Opinion
Index No. 29517/09 No. 2018-14514
11-17-2021
Jonathan Rice (Kenneth J. Gorman, New York, NY, of counsel), for appellant. Fumuso, Kelly, Swart, Farrell, Polin & Christesen, LLP, Hauppauge, NY (Michelle C. Acosta of counsel), for respondent.
Argued - October 19, 2021
D67690 T/htr
Jonathan Rice (Kenneth J. Gorman, New York, NY, of counsel), for appellant.
Fumuso, Kelly, Swart, Farrell, Polin & Christesen, LLP, Hauppauge, NY (Michelle C. Acosta of counsel), for respondent.
LEONARD B. AUSTIN, J.P. COLLEEN D. DUFFY BETSY BARROS PAUL WOOTEN, JJ.
DECISION & ORDER
In an action, inter alia, to recover damages for personal injuries and medical malpractice, the plaintiff appeals from an order of the Supreme Court, Kings County (Martin Schneier, J.H.O.), dated October 16, 2018. The order, insofar as appealed from, in effect, denied that branch of the plaintiff's motion which was to strike the answer of the defendant Parkshore Health Care, LLC, or to preclude that defendant from offering any evidence at trial.
ORDERED that the order is affirmed insofar as appealed from, with costs.
In 2009, the plaintiff commenced this action against, among others, the defendant Parkshore Health Care, LLC (hereinafter the defendant), to recover damages for personal injuries, medical malpractice, and related claims.
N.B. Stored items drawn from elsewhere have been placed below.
--- src/rtl/conv2d_sequencer.sv ---
`default_nettype none
// =====================================================================
// Module   : conv2d_sequencer
// Brief    : Strobe/address sequencer for a KxK strided conv2d datapath.
//            Optional cycle counter enabled by CONV2D_SEQUENCER_PERF_EN.
// Revision : 1.0
// =====================================================================
module conv2d_sequencer #(
   parameter int IN_CHANNELS  = 2,
   parameter int OUT_CHANNELS = 1,
   parameter int IN_HEIGHT    = 4,
   parameter int IN_WIDTH     = 4,
   parameter int KERNEL_SIZE  = 2,
   parameter int STRIDE       = 2,
   parameter int PADDING      = 0,
   parameter int ADDR_WIDTH   = 16
) (
   input  logic                  clk,
   input  logic                  rst,
   input  logic                  start,
   input  logic                  hold,
   output logic                  busy,
   output logic                  done,
   output logic                  acc_init,
   output logic                  mac_en,
   output logic                  in_valid,
   output logic [ADDR_WIDTH-1:0] in_addr,
   output logic [ADDR_WIDTH-1:0] w_addr,
   output logic [ADDR_WIDTH-1:0] bias_addr,
   output logic                  out_we,
   output logic [ADDR_WIDTH-1:0] out_addr
`ifdef CONV2D_SEQUENCER_PERF_EN
   ,
   output logic [31:0]           perf_cycles
`endif
);

   localparam int OUT_HEIGHT = (IN_HEIGHT + 2*PADDING - KERNEL_SIZE)/STRIDE + 1;
   localparam int OUT_WIDTH  = (IN_WIDTH  + 2*PADDING - KERNEL_SIZE)/STRIDE + 1;
   localparam int TAPS       = IN_CHANNELS*KERNEL_SIZE*KERNEL_SIZE;

   localparam int              c_CW      = 16;
   localparam logic [c_CW-1:0] c_ONE     = c_CW'(1);
   localparam logic [c_CW-1:0] c_K_LAST  = c_CW'(KERNEL_SIZE-1);
   localparam logic [c_CW-1:0] c_IC_LAST = c_CW'(IN_CHANNELS-1);
   localparam logic [c_CW-1:0] c_OC_LAST = c_CW'(OUT_CHANNELS-1);
   localparam logic [c_CW-1:0] c_OH_LAST = c_CW'(OUT_HEIGHT-1);
   localparam logic [c_CW-1:0] c_OW_LAST = c_CW'(OUT_WIDTH-1);

   typedef enum logic [2:0] {
      S_IDLE  = 3'd0,
      S_INIT  = 3'd1,
      S_MAC   = 3'd2,
      S_WRITE = 3'd3,
      S_DONE  = 3'd4
   } state_t;

   state_t          r_state, w_state;
   logic [c_CW-1:0] r_oc, r_oh, r_ow, r_ic, r_kh, r_kw;
   logic [c_CW-1:0] w_oc, w_oh, w_ow, w_ic, w_kh, w_kw;
   logic            w_held;

   logic signed [31:0]    w_ih, w_iw;
   logic                  w_in_range;
   logic [ADDR_WIDTH-1:0] w_in_lin, w_w_lin, w_out_lin;

   logic                  r_busy, r_done, r_acc_init, r_mac_en, r_in_valid, r_out_we;
   logic [ADDR_WIDTH-1:0] r_in_addr, r_w_addr, r_bias_addr, r_out_addr;

   // Next-state and counter advance; a held cycle keeps everything frozen.
   always_comb begin
      w_state = r_state;
      w_oc    = r_oc;
      w_oh    = r_oh;
      w_ow    = r_ow;
      w_ic    = r_ic;
      w_kh    = r_kh;
      w_kw    = r_kw;
      w_held  = hold && ((r_state == S_INIT) || (r_state == S_MAC) || (r_state == S_WRITE));
      case (r_state)
         S_IDLE: begin
            if (start) begin
               w_state = S_INIT;
               w_oc = '0; w_oh = '0; w_ow = '0;
               w_ic = '0; w_kh = '0; w_kw = '0;
            end
         end
         S_INIT: begin
            if (!hold) begin
               w_state = S_MAC;
               w_ic = '0; w_kh = '0; w_kw = '0;
            end
         end
         S_MAC: begin
            if (!hold) begin
               if (r_kw != c_K_LAST) begin
                  w_kw = r_kw + c_ONE;
               end else begin
                  w_kw = '0;
                  if (r_kh != c_K_LAST) begin
                     w_kh = r_kh + c_ONE;
                  end else begin
                     w_kh = '0;
                     if (r_ic != c_IC_LAST) begin
                        w_ic = r_ic + c_ONE;
                     end else begin
                        w_ic    = '0;
                        w_state = S_WRITE;
                     end
                  end
               end
            end
         end
         S_WRITE: begin
            if (!hold) begin
               w_state = S_INIT;
               if (r_ow != c_OW_LAST) begin
                  w_ow = r_ow + c_ONE;
               end else begin
                  w_ow = '0;
                  if (r_oh != c_OH_LAST) begin
                     w_oh = r_oh + c_ONE;
                  end else begin
                     w_oh = '0;
                     if (r_oc != c_OC_LAST) begin
                        w_oc = r_oc + c_ONE;
                     end else begin
                        w_oc    = '0;
                        w_state = S_DONE;
                     end
                  end
               end
            end
         end
         S_DONE: begin
            w_state = S_IDLE;
            w_oc = '0; w_oh = '0; w_ow = '0;
            w_ic = '0; w_kh = '0; w_kw = '0;
         end
         default: w_state = S_IDLE;
      endcase
   end

   // Addresses are decoded from the next-cycle counters so outputs can be registered.
   always_comb begin
      w_ih       = int'(w_oh)*STRIDE + int'(w_kh) - PADDING;
      w_iw       = int'(w_ow)*STRIDE + int'(w_kw) - PADDING;
      w_in_range = (w_ih >= 0) && (w_ih < IN_HEIGHT) && (w_iw >= 0) && (w_iw < IN_WIDTH);
      w_in_lin   = ADDR_WIDTH'(int'(w_ic)*IN_HEIGHT*IN_WIDTH + w_ih*IN_WIDTH + w_iw);
      w_w_lin    = ADDR_WIDTH'(int'(w_oc)*TAPS + int'(w_ic)*KERNEL_SIZE*KERNEL_SIZE
                               + int'(w_kh)*KERNEL_SIZE + int'(w_kw));
      w_out_lin  = ADDR_WIDTH'(int'(w_oc)*OUT_HEIGHT*OUT_WIDTH + int'(w_oh)*OUT_WIDTH + int'(w_ow));
   end

   always_ff @(posedge clk) begin
      if (!rst) begin
         r_state     <= S_IDLE;
         r_oc        <= '0;
         r_oh        <= '0;
         r_ow        <= '0;
         r_ic        <= '0;
         r_kh        <= '0;
         r_kw        <= '0;
         r_busy      <= 1'b0;
         r_done      <= 1'b0;
         r_acc_init  <= 1'b0;
         r_mac_en    <= 1'b0;
         r_in_valid  <= 1'b0;
         r_out_we    <= 1'b0;
         r_in_addr   <= '0;
         r_w_addr    <= '0;
         r_bias_addr <= '0;
         r_out_addr  <= '0;
      end else begin
         r_state     <= w_state;
         r_oc        <= w_oc;
         r_oh        <= w_oh;
         r_ow        <= w_ow;
         r_ic        <= w_ic;
         r_kh        <= w_kh;
         r_kw        <= w_kw;
         r_busy      <= (w_state == S_INIT) || (w_state == S_MAC) || (w_state == S_WRITE);
         r_done      <= (w_state == S_DONE);
         r_acc_init  <= (w_state == S_INIT) && !w_held;
         r_mac_en    <= (w_state == S_MAC) && !w_held;
         r_out_we    <= (w_state == S_WRITE) && !w_held;
         r_in_valid  <= (w_state == S_MAC) && w_in_range;
         r_in_addr   <= ((w_state == S_MAC) && w_in_range) ? w_in_lin : '0;
         r_w_addr    <= (w_state == S_MAC) ? w_w_lin : '0;
         r_bias_addr <= (w_state == S_INIT) ? ADDR_WIDTH'(w_oc) : '0;
         r_out_addr  <= (w_state == S_WRITE) ? w_out_lin : '0;
      end
   end

   assign busy      = r_busy;
   assign done      = r_done;
   assign acc_init  = r_acc_init;
   assign mac_en    = r_mac_en;
   assign in_valid  = r_in_valid;
   assign in_addr   = r_in_addr;
   assign w_addr    = r_w_addr;
   assign bias_addr = r_bias_addr;
   assign out_we    = r_out_we;
   assign out_addr  = r_out_addr;

`ifdef CONV2D_SEQUENCER_PERF_EN
   logic [31:0] r_perf;

   // Counts every cycle spent in INIT/MAC/WRITE, held ones included.
   always_ff @(posedge clk) begin
      if (!rst) begin
         r_perf <= '0;
      end else if ((r_state == S_IDLE) && start) begin
         r_perf <= '0;
      end else if ((r_state == S_INIT) || (r_state == S_MAC) || (r_state == S_WRITE)) begin
         r_perf <= r_perf + 32'd1;
      end
   end

   assign perf_cycles = r_perf;
`endif

endmodule
`default_nettype wire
As is relevant to this appeal, in June 2018 the plaintiff moved, inter alia, to strike the defendant's answer or preclude the defendant from offering any evidence at trial, contending that the defendant failed to comply with prior orders regarding discovery. In an order dated October 16, 2018, the Supreme Court, inter alia, in effect, denied that branch of the plaintiff's motion. The plaintiff appeals.
Although the Supreme Court has broad discretion to determine the nature and degree of a sanction to be imposed pursuant to CPLR 3126 (see Sweet Constructors, LLC v Wallkill Med. Dev., LLC, 188 A.D.3d 1279, 1280; Palmieri v Piano Exch., Inc., 124 A.D.3d 611, 612), "the drastic remedy of striking a pleading or even precluding evidence . . . should not be imposed unless the failure to comply with discovery demands or orders is clearly willful and contumacious" (Palmieri v Piano Exch., Inc., 124 A.D.3d at 612; see Sweet Constructors, LLC v Wallkill Med. Dev., LLC, 188 A.D.3d at 1280). Here, the plaintiff failed to show that the defendant's conduct was willful and contumacious (see De Leo v State-Whitehall Co., 126 A.D.3d 750, 752; Scorzari v Pezza, 111 A.D.3d 916, 917).
Accordingly, the Supreme Court providently exercised its discretion in denying that branch of the plaintiffs motion which was to strike the defendant's answer or preclude it from offering any evidence at trial.
AUSTIN, J.P., DUFFY, BARROS and WOOTEN, JJ., concur.